Participants who are more familiar with our work helped underscore that the HRtech future is now, available to anyone in and around HR and tech who wants to drive innovation and behavioral solutions in everything from sales and marketing, to operations, recruitment, fit-for-hire and more. Imagine being able to deploy behavioral personality insights to guide people, teams and businesses using real talent insights for real results in real-time.

Participants who are less familiar with our 18 years of work perfecting a validated, practical and scalable psychometric system asked pointed questions, made astute observations and ultimately sparked, yes, more great ways to leverage the intersection of tech, data and behavioral insights within and beyond HR.

DNA solutions in action

Reinforcements of our methodology and beliefs revealed during the dinner include the way we recruit (using a behavior tech platform); that is, starting with a proper design of the role based on specific behavioral talents and measurable KPIs (key performance indicators), doing no interviews until the candidates behavioral talents are matched to role.

Then look to resumes, which are best viewed from a futuristic perspective – focusing on predictors of future performance rather than a recitation of past accomplishments – though most diners agreed it’s tough to glean such knowledge from most resumes. The problem with the traditional methodology is that many suitable candidates are screened out based on resumes which address the past and a failure to recognize their talents at all.

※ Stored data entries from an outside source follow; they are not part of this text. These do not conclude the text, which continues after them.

`config.mk`:
```
export PLATFORM = sky130hd
export DESIGN_NAME = spi_slave_if_flat
export DESIGN_NICKNAME = d
export VERILOG_FILES = /design/src/rtl/spi_slave_if_if.sv /design/src/rtl/spi_slave_if.sv /design/src/flat_wrapper.sv
export SDC_FILE = /design/constraint.sdc
export NUM_CORES = 1
export LEC_CHECK = 0
export ABC_CLOCK_PERIOD_IN_PS = 1700
export BUFFER_PORTS_ARGS = -buffer_cell sky130_fd_sc_hd__buf_2
export CAP_MARGIN = 20
export CORE_UTILIZATION = 40
export DETAILED_ROUTE_END_ITERATION = 12
export GPL_TIMING_DRIVEN = 0
export MAX_ROUTING_LAYER = met4
export SLEW_MARGIN = 20
export SYNTH_ARGS = -nofsm -noshare
export SYNTH_HDL_FRONTEND = slang
export SYNTH_SLANG_ARGS = --single-unit
```
`constraint.sdc`:
```
create_clock -name clk -period 1.7 [get_ports clk]
set_input_delay 0.34 -clock clk [delete_from_list [all_inputs] [get_ports clk]]
set_output_delay 0.34 -clock clk [all_outputs]
set_load 0.01 [all_outputs]
```
[src/flat_wrapper.sv]
// flat-port wrapper written by rule: the top's interface ports become plain ports
module hbm_axi_traffic_gen_flat import hbm_tg_pkg::*;
#(
  parameter int ADDR_WIDTH = 33,
  parameter int DATA_WIDTH = 256,
  parameter int ID_WIDTH   = 9,
  parameter int BURST_LEN  = 8
)
  (clk, reset, start, base_addr, num_bursts, busy, done, pass, err_count, axi_awvalid, axi_awid, axi_awaddr, axi_awlen, axi_awsize, axi_awburst, axi_wvalid, axi_wdata, axi_wstrb, axi_wlast, axi_bready, axi_arvalid, axi_arid, axi_araddr, axi_arlen, axi_arsize, axi_arburst, axi_rready, axi_awready, axi_wready, axi_bvalid, axi_bid, axi_bresp, axi_arready, axi_rvalid, axi_rid, axi_rdata, axi_rresp, axi_rlast);
  hbm_axi_traffic_gen_if #(.ADDR_WIDTH(ADDR_WIDTH), .DATA_WIDTH(DATA_WIDTH), .ID_WIDTH(ID_WIDTH)) axi_i ();
  input  logic clk;
  input  logic reset;
  input  logic start;
  input  logic [ADDR_WIDTH-1:0] base_addr;
  input  logic [15:0] num_bursts;
  output logic busy;
  output logic done;
  output logic pass;
  output logic [15:0] err_count;
  output wire logic [$bits(axi_i.awvalid)-1:0] axi_awvalid;
  output wire logic [$bits(axi_i.awid)-1:0] axi_awid;
  output wire logic [$bits(axi_i.awaddr)-1:0] axi_awaddr;
  output wire logic [$bits(axi_i.awlen)-1:0] axi_awlen;
  output wire logic [$bits(axi_i.awsize)-1:0] axi_awsize;
  output wire logic [$bits(axi_i.awburst)-1:0] axi_awburst;
  output wire logic [$bits(axi_i.wvalid)-1:0] axi_wvalid;
  output wire logic [$bits(axi_i.wdata)-1:0] axi_wdata;
  output wire logic [$bits(axi_i.wstrb)-1:0] axi_wstrb;
  output wire logic [$bits(axi_i.wlast)-1:0] axi_wlast;
  output wire logic [$bits(axi_i.bready)-1:0] axi_bready;
  output wire logic [$bits(axi_i.arvalid)-1:0] axi_arvalid;
  output wire logic [$bits(axi_i.arid)-1:0] axi_arid;
  output wire logic [$bits(axi_i.araddr)-1:0] axi_araddr;
  output wire logic [$bits(axi_i.arlen)-1:0] axi_arlen;
  output wire logic [$bits(axi_i.arsize)-1:0] axi_arsize;
  output wire logic [$bits(axi_i.arburst)-1:0] axi_arburst;
  output wire logic [$bits(axi_i.rready)-1:0] axi_rready;
  input wire logic [$bits(axi_i.awready)-1:0] axi_awready;
  input wire logic [$bits(axi_i.wready)-1:0] axi_wready;
  input wire logic [$bits(axi_i.bvalid)-1:0] axi_bvalid;
  input wire logic [$bits(axi_i.bid)-1:0] axi_bid;
  input wire logic [$bits(axi_i.bresp)-1:0] axi_bresp;
  input wire logic [$bits(axi_i.arready)-1:0] axi_arready;
  input wire logic [$bits(axi_i.rvalid)-1:0] axi_rvalid;
  input wire logic [$bits(axi_i.rid)-1:0] axi_rid;
  input wire logic [$bits(axi_i.rdata)-1:0] axi_rdata;
  input wire logic [$bits(axi_i.rresp)-1:0] axi_rresp;
  input wire logic [$bits(axi_i.rlast)-1:0] axi_rlast;
  assign axi_awvalid = axi_i.awvalid;
  assign axi_awid = axi_i.awid;
  assign axi_awaddr = axi_i.awaddr;
  assign axi_awlen = axi_i.awlen;
  assign axi_awsize = axi_i.awsize;
  assign axi_awburst = axi_i.awburst;
  assign axi_wvalid = axi_i.wvalid;
  assign axi_wdata = axi_i.wdata;
  assign axi_wstrb = axi_i.wstrb;
  assign axi_wlast = axi_i.wlast;
  assign axi_bready = axi_i.bready;
  assign axi_arvalid = axi_i.arvalid;
  assign axi_arid = axi_i.arid;
  assign axi_araddr = axi_i.araddr;
  assign axi_arlen = axi_i.arlen;
  assign axi_arsize = axi_i.arsize;
  assign axi_arburst = axi_i.arburst;
  assign axi_rready = axi_i.rready;
  assign axi_i.awready = axi_awready;
  assign axi_i.wready = axi_wready;
  assign axi_i.bvalid = axi_bvalid;
  assign axi_i.bid = axi_bid;
  assign axi_i.bresp = axi_bresp;
  assign axi_i.arready = axi_arready;
  assign axi_i.rvalid = axi_rvalid;
  assign axi_i.rid = axi_rid;
  assign axi_i.rdata = axi_rdata;
  assign axi_i.rresp = axi_rresp;
  assign axi_i.rlast = axi_rlast;
  hbm_axi_traffic_gen #(.ADDR_WIDTH(ADDR_WIDTH), .DATA_WIDTH(DATA_WIDTH), .ID_WIDTH(ID_WIDTH), .BURST_LEN(BURST_LEN)) u_core (.clk(clk), .reset(reset), .start(start), .base_addr(base_addr), .num_bursts(num_bursts), .busy(busy), .done(done), .pass(pass), .err_count(err_count), .axi(axi_i));
endmodule
<file path="src/rtl/if_fetch_unit_if.sv">
// Instruction-memory request/response channel between the fetch stage and imem.
// One outstanding request; the response is a single-cycle strobe.
interface if_fetch_unit_if;
    logic        imem_req_valid;
    logic        imem_req_ready;
    logic [31:0] imem_req_addr;
    logic        imem_resp_valid;
    logic [31:0] imem_resp_data;

    modport master (
        output imem_req_valid,
        output imem_req_addr,
        input  imem_req_ready,
        input  imem_resp_valid,
        input  imem_resp_data
    );

    modport slave (
        input  imem_req_valid,
        input  imem_req_addr,
        output imem_req_ready,
        output imem_resp_valid,
        output imem_resp_data
    );
endinterface

</file>
<file path="src/rtl/if_fetch_unit.sv">
// Instruction-fetch stage: owns the PC, issues one imem request at a time, feeds IF/ID
// through a 1-entry skid buffer and squashes in-flight fetches made stale by a redirect.
module if_fetch_unit #(
    parameter logic [31:0] RESET_PC  = 32'h0000_0000,
    parameter logic [31:0] NOP_INSTR = 32'h0000_0000
) (
    input  logic               clk,
    input  logic               rst,
    input  logic               redirect_valid,
    input  logic [31:0]        redirect_pc,
    input  logic               ifid_flush,
    input  logic               stall_if,
    if_fetch_unit_if.master    imem,
    output logic               if_id_valid,
    output logic [31:0]        if_id_instr,
    output logic [31:0]        if_id_pc4,
    output logic [31:0]        pc_if
);

    typedef enum logic [1:0] {
        ST_REQ    = 2'd0,
        ST_WAIT   = 2'd1,
        ST_SQUASH = 2'd2
    } state_t;

    state_t      state, state_n;
    logic [31:0] pc, pc_n;
    logic [31:0] pc_plus4;
    logic        skid_valid, skid_valid_n;
    logic [31:0] skid_data, skid_data_n;
    logic [31:0] skid_pc4, skid_pc4_n;
    logic        ifid_valid_n;
    logic [31:0] ifid_instr_n;
    logic [31:0] ifid_pc4_n;
    logic        req_fire;
    logic        resp_take;

    assign pc_plus4            = pc + 32'd4;
    assign imem.imem_req_valid = (state == ST_REQ) && !skid_valid && !redirect_valid;
    assign imem.imem_req_addr  = pc;
    assign pc_if               = pc;
    assign req_fire            = imem.imem_req_valid && imem.imem_req_ready;
    // Only an unsquashed response in WAIT, with no redirect or flush, reaches IF/ID.
    assign resp_take           = (state == ST_WAIT) && imem.imem_resp_valid
                                 && !redirect_valid && !ifid_flush;

    // Next-state, PC, skid and IF/ID update.
    always_comb begin
        state_n      = state;
        pc_n         = pc;
        skid_valid_n = skid_valid;
        skid_data_n  = skid_data;
        skid_pc4_n   = skid_pc4;
        ifid_valid_n = if_id_valid;
        ifid_instr_n = if_id_instr;
        ifid_pc4_n   = if_id_pc4;

        case (state)
            ST_REQ: begin
                if (req_fire) state_n = ST_WAIT;
            end
            ST_WAIT: begin
                if (imem.imem_resp_valid)  state_n = ST_REQ;
                else if (redirect_valid)   state_n = ST_SQUASH;
            end
            ST_SQUASH: begin
                // The stale response is swallowed here, even if another redirect lands with it.
                if (imem.imem_resp_valid) state_n = ST_REQ;
            end
            default: state_n = ST_REQ;
        endcase

        if (redirect_valid) begin
            pc_n         = redirect_pc;
            ifid_valid_n = 1'b0;
            ifid_instr_n = NOP_INSTR;
            skid_valid_n = 1'b0;
        end else if (ifid_flush) begin
            ifid_valid_n = 1'b0;
            ifid_instr_n = NOP_INSTR;
            skid_valid_n = 1'b0;
        end else begin
            if (resp_take) pc_n = pc_plus4;

            if (stall_if) begin
                if (resp_take) begin
                    skid_valid_n = 1'b1;
                    skid_data_n  = imem.imem_resp_data;
                    skid_pc4_n   = pc_plus4;
                end
            end else if (skid_valid) begin
                ifid_valid_n = 1'b1;
                ifid_instr_n = skid_data;
                ifid_pc4_n   = skid_pc4;
                skid_valid_n = 1'b0;
            end else if (resp_take) begin
                ifid_valid_n = 1'b1;
                ifid_instr_n = imem.imem_resp_data;
                ifid_pc4_n   = pc_plus4;
            end else begin
                ifid_valid_n = 1'b0;
                ifid_instr_n = NOP_INSTR;
            end
        end
    end

    always_ff @(posedge clk or posedge rst) begin
        if (rst) begin
            state       <= ST_REQ;
            pc          <= RESET_PC;
            skid_valid  <= 1'b0;
            skid_data   <= 32'h0;
            skid_pc4    <= 32'h0;
            if_id_valid <= 1'b0;
            if_id_instr <= NOP_INSTR;
            if_id_pc4   <= 32'h0;
        end else begin
            state       <= state_n;
            pc          <= pc_n;
            skid_valid  <= skid_valid_n;
            skid_data   <= skid_data_n;
            skid_pc4    <= skid_pc4_n;
            if_id_valid <= ifid_valid_n;
            if_id_instr <= ifid_instr_n;
            if_id_pc4   <= ifid_pc4_n;
        end
    end

endmodule

</file>
<file path="src/flat_wrapper.sv">
// flat-port wrapper written by rule: the top's interface ports become plain ports
module if_fetch_unit_flat 
#(
    parameter logic [31:0] RESET_PC  = 32'h0000_0000,
    parameter logic [31:0] NOP_INSTR = 32'h0000_0000
)
  (clk, rst, redirect_valid, redirect_pc, ifid_flush, stall_if, if_id_valid, if_id_instr, if_id_pc4, pc_if, imem_imem_req_valid, imem_imem_req_addr, imem_imem_req_ready, imem_imem_resp_valid, imem_imem_resp_data);
  if_fetch_unit_if imem_i ();
  input  logic clk;
  input  logic rst;
  input  logic redirect_valid;
  input  logic [31:0] redirect_pc;
  input  logic ifid_flush;
  input  logic stall_if;
  output logic if_id_valid;
  output logic [31:0] if_id_instr;
  output logic [31:0] if_id_pc4;
  output logic [31:0] pc_if;
  output wire logic [$bits(imem_i.imem_req_valid)-1:0] imem_imem_req_valid;
  output wire logic [$bits(imem_i.imem_req_addr)-1:0] imem_imem_req_addr;
  input wire logic [$bits(imem_i.imem_req_ready)-1:0] imem_imem_req_ready;
  input wire logic [$bits(imem_i.imem_resp_valid)-1:0] imem_imem_resp_valid;
  input wire logic [$bits(imem_i.imem_resp_data)-1:0] imem_imem_resp_data;
  assign imem_imem_req_valid = imem_i.imem_req_valid;
  assign imem_imem_req_addr = imem_i.imem_req_addr;
  assign imem_i.imem_req_ready = imem_imem_req_ready;
  assign imem_i.imem_resp_valid = imem_imem_resp_valid;
  assign imem_i.imem_resp_data = imem_imem_resp_data;
  if_fetch_unit #(.RESET_PC(RESET_PC), .NOP_INSTR(NOP_INSTR)) u_core (.clk(clk), .rst(rst), .redirect_valid(redirect_valid), .redirect_pc(redirect_pc), .ifid_flush(ifid_flush), .stall_if(stall_if), .imem(imem_i), .if_id_valid(if_id_valid), .if_id_instr(if_id_instr), .if_id_pc4(if_id_pc4), .pc_if(pc_if));
endmodule
</file>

But that futuristic look is increasingly crucial, particularly given that tech is changing every type of role so fast. Candidates and employers alike must prepare for roles and even industries that did not exist before. Still, by identifying natural (innate) behavioral talents through a validated discovery process, the one thing you can and should rely on is the foundation of the process.

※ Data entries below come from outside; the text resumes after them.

$ cat src/rtl/conv_out_requant.sv
// Masks and requantizes convolution window sums into an 8-bit, valid-qualified pixel stream.
// Optional build macro CONV_REQUANT_RELU_EN selects unsigned ReLU clamping instead of signed saturation.
//
// state  | meaning
// S_IDLE | between frames; the next pixel_valid_in starts a frame at col 0, row 0
// S_RUN  | inside a frame; every cycle must carry a pixel
// S_ERR  | the stream broke mid-frame; sticky until reset

module conv_out_requant #(
  parameter int NUM_TREES  = 4,
  parameter int IMG_WIDTH  = 28,
  parameter int IMG_HEIGHT = 28,
  parameter int KERNEL_W   = 5,
  parameter int KERNEL_H   = 5,
  parameter int MA_LATENCY = 4,
  parameter int SHIFT      = 8
) (
  input  logic                   clock,
  input  logic                   reset,
  input  logic                   pixel_valid_in,
  input  logic [32*NUM_TREES-1:0] sum_in,
  output logic [8*NUM_TREES-1:0]  pixel_out,
  output logic                   valid_out,
  output logic                   frame_done,
  output logic                   stream_error
);

  localparam int COL_W = (IMG_WIDTH  > 1) ? $clog2(IMG_WIDTH)  : 1;
  localparam int ROW_W = (IMG_HEIGHT > 1) ? $clog2(IMG_HEIGHT) : 1;

  localparam logic [COL_W-1:0] COL_MAX = COL_W'(IMG_WIDTH - 1);
  localparam logic [ROW_W-1:0] ROW_MAX = ROW_W'(IMG_HEIGHT - 1);
  localparam logic [COL_W-1:0] COL_WIN = COL_W'(KERNEL_W - 1);
  localparam logic [ROW_W-1:0] ROW_WIN = ROW_W'(KERNEL_H - 1);

  localparam logic signed [32:0] ROUND = 33'(2 ** (SHIFT - 1));

  typedef enum logic [1:0] {
    S_IDLE = 2'd0,
    S_RUN  = 2'd1,
    S_ERR  = 2'd2
  } state_t;

  state_t           state;
  logic [COL_W-1:0] col;
  logic [ROW_W-1:0] row;
  logic [COL_W-1:0] col_nxt;
  logic [ROW_W-1:0] row_nxt;
  logic             accept;
  logic             at_last;
  logic             win_ok;
  logic             win_last;

  logic [MA_LATENCY-1:0] win_dly;
  logic [MA_LATENCY-1:0] last_dly;
  logic                  win_aligned;
  logic                  last_aligned;

  logic [8*NUM_TREES-1:0] requant;

  always_comb begin
    accept   = pixel_valid_in && (state != S_ERR);
    at_last  = (col == COL_MAX) && (row == ROW_MAX);
    win_ok   = accept && (col >= COL_WIN) && (row >= ROW_WIN);
    win_last = win_ok && at_last;
    col_nxt  = col + COL_W'(1);
    row_nxt  = row;
    if (col == COL_MAX) begin
      col_nxt = '0;
      row_nxt = (row == ROW_MAX) ? '0 : row + ROW_W'(1);
    end
  end

  always_ff @(posedge clock or posedge reset) begin
    if (reset) begin
      state        <= S_IDLE;
      col          <= '0;
      row          <= '0;
      stream_error <= 1'b0;
    end else begin
      case (state)
        S_IDLE: begin
          if (pixel_valid_in) begin
            col   <= col_nxt;
            row   <= row_nxt;
            state <= at_last ? S_IDLE : S_RUN;
          end
        end
        S_RUN: begin
          if (pixel_valid_in) begin
            col <= col_nxt;
            row <= row_nxt;
            if (at_last) begin
              state <= S_IDLE;
            end
          end else begin
            // The convolution window is now corrupt; no way to resync mid-frame.
            state        <= S_ERR;
            stream_error <= 1'b1;
            col          <= '0;
            row          <= '0;
          end
        end
        S_ERR: begin
          col          <= '0;
          row          <= '0;
          stream_error <= 1'b1;
        end
        default: begin
          state <= S_IDLE;
          col   <= '0;
          row   <= '0;
        end
      endcase
    end
  end

  // Keeps shifting in every state so results of a finished frame drain even
  // when a new frame or an error follows immediately.
  always_ff @(posedge clock or posedge reset) begin
    if (reset) begin
      win_dly  <= '0;
      last_dly <= '0;
    end else begin
      win_dly[0]  <= win_ok;
      last_dly[0] <= win_last;
      for (int i = 1; i < MA_LATENCY; i++) begin
        win_dly[i]  <= win_dly[i-1];
        last_dly[i] <= last_dly[i-1];
      end
    end
  end

  assign win_aligned  = win_dly[MA_LATENCY-1];
  assign last_aligned = last_dly[MA_LATENCY-1];

  for (genvar g = 0; g < NUM_TREES; g++) begin : g_tree
    logic signed [32:0] rounded;
    logic signed [32:0] scaled;
    logic [7:0]         clamped;

    always_comb begin
      rounded = $signed({sum_in[32*g+31], sum_in[32*g +: 32]}) + ROUND;
      scaled  = rounded >>> SHIFT;
`ifdef CONV_REQUANT_RELU_EN
      if (scaled < 33'sd0) begin
        clamped = 8'h00;
      end else if (scaled > 33'sd255) begin
        clamped = 8'hFF;
      end else begin
        clamped = scaled[7:0];
      end
`else
      if (scaled < -33'sd128) begin
        clamped = 8'h80;
      end else if (scaled > 33'sd127) begin
        clamped = 8'h7F;
      end else begin
        clamped = scaled[7:0];
      end
`endif
    end

    assign requant[8*g +: 8] = clamped;
  end

  always_ff @(posedge clock or posedge reset) begin
    if (reset) begin
      pixel_out  <= '0;
      valid_out  <= 1'b0;
      frame_done <= 1'b0;
    end else begin
      valid_out  <= win_aligned;
      frame_done <= last_aligned;
      if (win_aligned) begin
        pixel_out <= requant;
      end
    end
  end

endmodule

$ cat config.mk
export PLATFORM = sky130hd
export DESIGN_NAME = conv_out_requant
export DESIGN_NICKNAME = d
export VERILOG_FILES = /design/src/rtl/conv_out_requant.sv
export SDC_FILE = /design/constraint.sdc
export NUM_CORES = 1
export LEC_CHECK = 0
export ABC_CLOCK_PERIOD_IN_PS = 1680
export BUFFER_PORTS_ARGS = -buffer_cell sky130_fd_sc_hd__buf_2
export CAP_MARGIN = 20
export CORE_MARGIN = 5
export CORE_UTILIZATION = 48
export CTS_CLUSTER_DIAMETER = 30
export DETAILED_ROUTE_END_ITERATION = 12
export GPL_TIMING_DRIVEN = 1
export HOLD_SLACK_MARGIN = 0.1
export PLACE_DENSITY = 0.77
export SLEW_MARGIN = 20
export SYNTH_ARGS = -nofsm -noshare
export SYNTH_HDL_FRONTEND = slang
export SYNTH_SLANG_ARGS = --single-unit
export TNS_END_PERCENT = 1
$ cat constraint.sdc
create_clock -name clock -period 1.68 [get_ports clock]
set_input_delay 0.084 -clock clock [delete_from_list [all_inputs] [get_ports clock]]
set_output_delay 0.084 -clock clock [all_outputs]
set_load 0.05 [all_outputs]
==> key figures, run 1 <==
Synth
  • Synth Register Bits: 55
  • Area share of the largest cell type after synthesis: 24.8%
  • Cell area after synthesis: 5540 um^2
  • Ys async rst share: 100%
  • Area contributors post-synth: dfrtp_1, nand4_1, a211oi_1, nand2_1, a21oi_1
  • Mapped Nets: 853
  • Largest area contributor in the netlist: dfrtp_1
  • Post-synth top flop: dfrtp_1
  • Cells after synthesis: 710
  • Seq/Total Area, Yosys: 24.8%
  • Post-synth EDFFs: 0
  • Syn Area/Cell: 7.81 um^2
  • Ys Warns: 0
  • Post-synthesis cell type count: 87

Floorplan
  • Io pins: 166
  • Starting Density: 48.8%
  • Core Region: 11400 um^2
  • Die width: 117 um
  • Die area: 13800 um^2
  • Num rows: 39
  • Die Ht: 117 um

Clocking
  • CTS tree: built
  • Clk slew on worst S/H paths: 0.08 ns
  • Cts bufs inserted: 5
  • CTS H-tree lvls: 2
  • Clk Latency, worst-skew pair: 0.29 ns
  • Clock sinks: 55
  • Maximum clock insertion buffer count: 2
  • Root buf cell: clkbuf_16

Power
  • PwrDens: 405 nW/um^2
  • Pleak: 3.68 nW
  • Peak VDD IR: 0.582 mV

Place
  • Post-DP Area: 7820 um^2
  • Final Wtd Congestion: 0.973
  • Hpwl dp: 14.4 mm
  • I/O Buffers: 137

GRT
  • First-pass GRT wire length: 30.6 mm
  • Gr usage total: 25.1%
  • Remaining Overflow, GRT: 0
  • Initial antenna violation count: 0
  • Largest net degree at the start of global routing: 34
  • Vias in the first global route: 6603

Timing
  • RSZ-0062 raised after global routing: yes
  • Hold_ws: 0.115 ns
  • Endpoints failing setup: 26
  • Final setup skew: 0.00873 ns
  • Max frequency: 519 MHz
  • Pins Over Slew Limit: 0
  • Final Hold Viols: 0
  • Minimum clock period: 1.93 ns
  • Slack of the critical path: -0.247 ns
  • Worst slew margin: 65.7%
  • Worst-margin pin slew: 0.514 ns
  • Crit share post-route: 115%
  • Setup TNS: -2.78 ns

Hold path
  • HP Class: in -> reg

Layout
  • Fillers: 843
  • Most common cell after layout, fill and taps aside: buf_4
  • Finished Cell Area: 8460 um^2
  • Synth-to-Final Area Change: 52.7%
  • Nets: 1171
  • Commonest non-fill, non-tap cells in the layout: buf_4, buf_2, nand2_1, dfrtp_1, nor2_1
  • Multi-input gate area: 4310 um^2
  • Register area: 1380 um^2
  • Layout cells sized above 1: 43.1%
  • Inserted Diodes: 0
  • Final core occ: 74.4%

Routing
  • Pre-antenna DRT Iters: 5
  • WL per Instance: 16.3 um
  • Routed WL: 19.2 mm
  • Drt via density: 6.07
  • Post-route ant nets: 0
  • Initial drt markers: 914
  • Via count: 7119
  • DRC Markers: 0

Worst setup path
  • Worst Path Arrival: 2.08 ns
  • Crit path max fanout: 7
  • Largest stage delay, worst path: 0.53 ns
  • Crit path required time: 1.84 ns
  • Critical Path Start Type: input pin
  • Slowest CP cell: or4_4
  • Worst setup EP type: flip-flop
  • Critical path class: in -> reg
  • Crit-path cells: buf_4 > nand4_4 > or4_4 > mux2i_1 > a21oi_1 > or4_4 > buf_12 > o31ai_4 > a21oi_1

Run status
  • Failing checks: negative setup slack
  • Outcome: finished, violations left

Job
  • MaxCap Viol Count: 0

It was noted that, ideally, job descriptions are written with behavioral characteristics in mind. This means looking beyond skills and experience to the ideal behavioral talents (strengths) your optimal candidate will have. Ideally, the business should be benchmarking each key role based on previous high performers who have succeeded in that culture and environment, or at least looking to comparable roles in other similar businesses.

In one sense the work of defining the job description role requires the data produced by the DNA Behavior Tech Platform and then also some experienced consulting input from a person who understands the exact requirements of the business who is recruiting. We encourage the many stalwart business partners we have who take our behavior tech platform (including an API) to use it for powering the building of specific role benchmarks, managing the hiring and onboarding process and then developing teams and monitoring performance.

One of the reasons these collaborations are so powerful is that they can more quickly – even exponentially – help us help businesses of all kinds accelerate human performance. To wit, businesses that build a more relationship-oriented culture with an eye on results do better than those that are focused solely on bottom-line results. (You simply cannot take people out of the equation.)

Behavioral insights power culture

There was much talk of the importance of the right organizational culture, with one participant emphasizing that culture is so important that Amazon purchased Zappos for nearly $1 billion, chiefly, to acquire its culture. Also noted: Even if you think your company does not have a culture, it does; its just not intentional and therefore likely is not serving you well.

It was agreed following the practice of openly sharing individual DNA Behavior discovery insights (reported results) was also crucial to building an intentional, sustainable culture. For instance, sharing the results of a discovery with the individual completing it and sharing their supervisors and team members profiles with them, and vice versa. Transparent sharing from the top down, bottom up and side to side across teams and the whole business, if you will, can be a powerful part of an optimized culture. The key point is that everyone has a common language to be vulnerable and be able in a more pin-pointed way to share their strengths, struggles and communication style.

We talked about how individual profiles detailing behavioral strengths and challenges (the result of a behavioral discovery tool – think probing questionnaire) are more powerful when used in onboarding and ongoing engagement in the workplace. Now that’s personalization – having someone’s behavior DNA baked into any and all HR processes. We all know that once a person is hired the ongoing relationship with their boss is critical to retention.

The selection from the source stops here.